Supernova nucleosynthesis as a tool to analyze the explosion mechanism
F.-K. Thielemann, F. Brachwitz, C. Freiburghaus, T. Rauscher, K. Iwamoto, 
K. Nomoto, M. Hashimoto, W. R. Hix;
    in "Nuclear Astrophysics", eds. M. Buballa, W. Noerenberg, J. Wambach, 
    A. Wirzba (GSI, Darmstadt 1998), p. 164.

Abstract:
Type II supernovae (SNe II) are linked to the gravitational collapse of
massive stars (M>8M_s) at the end of their hydrostatic evolution. The
resulting central hot proto-neutron star cools via neutrino emission.

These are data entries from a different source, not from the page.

$ cat src/rtl/game_state_fsm_button_sync_edge.sv
// Two-flop synchroniser for a raw active-low key, plus a one-clk pulse on its falling edge.
// Latency: press is high in the third clk after the key level is first sampled low.
// Backpressure: none; every synchronised press yields exactly one pulse.
//
// Ports:
//   clk    in   system clock
//   rst    in   synchronous active-high reset
//   btn_n  in   raw active-low key, asynchronous to clk
//   press  out  one-clk pulse per key press
module button_sync_edge (
  input  logic clk,
  input  logic rst,
  input  logic btn_n,
  output logic press
);

  logic sync1;
  logic sync2;
  logic prev;

  // Flops reset to the released level so that leaving reset never looks like a press.
  always_ff @(posedge clk) begin
    if (rst) begin
      sync1 <= 1'b1;
      sync2 <= 1'b1;
      prev  <= 1'b1;
    end else begin
      sync1 <= btn_n;
      sync2 <= sync1;
      prev  <= sync2;
    end
  end

  assign press = prev & ~sync2;

endmodule

$ cat src/rtl/game_state_fsm.sv
// Top-level game sequencer: title -> play -> hit-freeze -> game-over/win.
// Latency: run_en is combinational from the state register (0 clk); all other outputs registered.
// Backpressure: none; game_en ticks are consumed as they arrive, start presses every clk.
//
// Ports:
//   clk, rst        system clock, synchronous active-high reset
//   game_en         one-clk slow tick
//   start_btn_n     raw active-low start key
//   collision       collision level from the detector
//   bank_level      banked box count
//   player_height   current player height
//   run_en          gated play tick for the play modules
//   restart_pulse   one-clk pulse on game start
//   game_state      current state encoding
//   lives           remaining lives
//   hit_flash       renderer blink control
//   game_over       high in OVER
//   game_won        high in WON
module game_state_fsm
  import game_pkg::*;
#(
  parameter logic [LIVES_W-1:0] LIVES_INIT = LIVES_INIT_DEF,
  parameter logic [7:0]         WIN_LEVEL  = WIN_LEVEL_DEF,
  parameter logic [7:0]         HIT_TICKS  = HIT_TICKS_DEF,
  parameter logic [7:0]         FLASH_DIV  = FLASH_DIV_DEF
) (
  input  logic               clk,
  input  logic               rst,
  input  logic               game_en,
  input  logic               start_btn_n,
  input  logic               collision,
  input  logic [7:0]         bank_level,
  input  logic [9:0]         player_height,
  output logic               run_en,
  output logic               restart_pulse,
  output logic [2:0]         game_state,
  output logic [LIVES_W-1:0] lives,
  output logic               hit_flash,
  output logic               game_over,
  output logic               game_won
);

  logic start_press;

  button_sync_edge u_start_sync (
    .clk   (clk),
    .rst   (rst),
    .btn_n (start_btn_n),
    .press (start_press)
  );

  state_t             state_q,     state_d;
  logic [LIVES_W-1:0] lives_q,     lives_d;
  logic               armed_q,     armed_d;
  logic [7:0]         timer_q,     timer_d;
  logic [7:0]         flash_cnt_q, flash_cnt_d;
  logic               hit_flash_q, hit_flash_d;
  logic               restart_q,   restart_d;

  always_ff @(posedge clk) begin
    if (rst) begin
      state_q     <= ST_IDLE;
      lives_q     <= '0;
      armed_q     <= 1'b0;
      timer_q     <= 8'd0;
      flash_cnt_q <= 8'd0;
      hit_flash_q <= 1'b0;
      restart_q   <= 1'b0;
    end else begin
      state_q     <= state_d;
      lives_q     <= lives_d;
      armed_q     <= armed_d;
      timer_q     <= timer_d;
      flash_cnt_q <= flash_cnt_d;
      hit_flash_q <= hit_flash_d;
      restart_q   <= restart_d;
    end
  end

  always_comb begin
    state_d     = state_q;
    lives_d     = lives_q;
    armed_d     = armed_q;
    timer_d     = timer_q;
    flash_cnt_d = flash_cnt_q;
    hit_flash_d = hit_flash_q;
    restart_d   = 1'b0;

    unique case (state_q)
      ST_IDLE: begin
        if (start_press) begin
          state_d   = ST_PLAYING;
          lives_d   = LIVES_INIT;
          armed_d   = 1'b0;
          restart_d = 1'b1;
        end
      end

      ST_PLAYING: begin
        if (game_en) begin
          if (bank_level >= WIN_LEVEL) begin
            state_d = ST_WON;
          end else if (player_height == 10'd0) begin
            state_d = ST_OVER;
            lives_d = '0;
          end else if (collision && armed_q) begin
            // Last life (or a degenerate zero) ends the game instead of wrapping.
            if (lives_q < LIVES_W'(2)) begin
              state_d = ST_OVER;
              lives_d = '0;
            end else begin
              state_d     = ST_HIT;
              lives_d     = lives_q - LIVES_W'(1);
              timer_d     = HIT_TICKS;
              flash_cnt_d = 8'd0;
              hit_flash_d = 1'b1;
              armed_d     = 1'b0;
            end
          end else if (!collision) begin
            // Re-arm only once the player is clear, so a lingering overlap costs one life.
            armed_d = 1'b1;
          end
        end
      end

      ST_HIT: begin
        if (game_en) begin
          timer_d = timer_q - 8'd1;
          if (flash_cnt_q + 8'd1 >= FLASH_DIV) begin
            flash_cnt_d = 8'd0;
            hit_flash_d = ~hit_flash_q;
          end else begin
            flash_cnt_d = flash_cnt_q + 8'd1;
          end
          // <= 1 also rescues a zero timer rather than wrapping to 255.
          if (timer_q <= 8'd1) begin
            state_d     = ST_PLAYING;
            timer_d     = 8'd0;
            hit_flash_d = 1'b0;
          end
        end
      end

      ST_OVER, ST_WON: begin
        if (start_press) begin
          state_d = ST_IDLE;
        end
      end

      default: begin
        state_d = ST_IDLE;
      end
    endcase
  end

  assign run_en        = game_en && (state_q == ST_PLAYING);
  assign restart_pulse = restart_q;
  assign game_state    = state_q;
  assign lives         = lives_q;
  assign hit_flash     = hit_flash_q;
  assign game_over     = (state_q == ST_OVER);
  assign game_won      = (state_q == ST_WON);

endmodule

Neutrino opacities and transport determine the neutrino emission
luminosity, which, together with the neutrino heating efficiency in
adjacent layers, is responsible for the explosion and ejection of
matter. This affects the nucleosynthesis products via two main
uncertainties, (i) the locations of the mass cut between the ejecta and
the remaining neutron star and (ii) the total explosion energy
responsible for explosive nucleosynthesis. Thus, observations can
constrain these quantities.

Type Ia supernovae (SNe Ia) are explained by exploding white dwarfs in
binary stellar systems. The favored systems are accreting white dwarfs,
approaching the (maximum stable) Chandrasekhar mass before contraction
and central ignition. Their major uncertainties are related (i) to the
accretion rate in the binary system which determines the carbon ignition
density and (ii) the flame speed after central ignition. We provide
several new constraints to the "average" SNe Ia systems, representing
the major source of Fe-group nuclei in the Galaxy.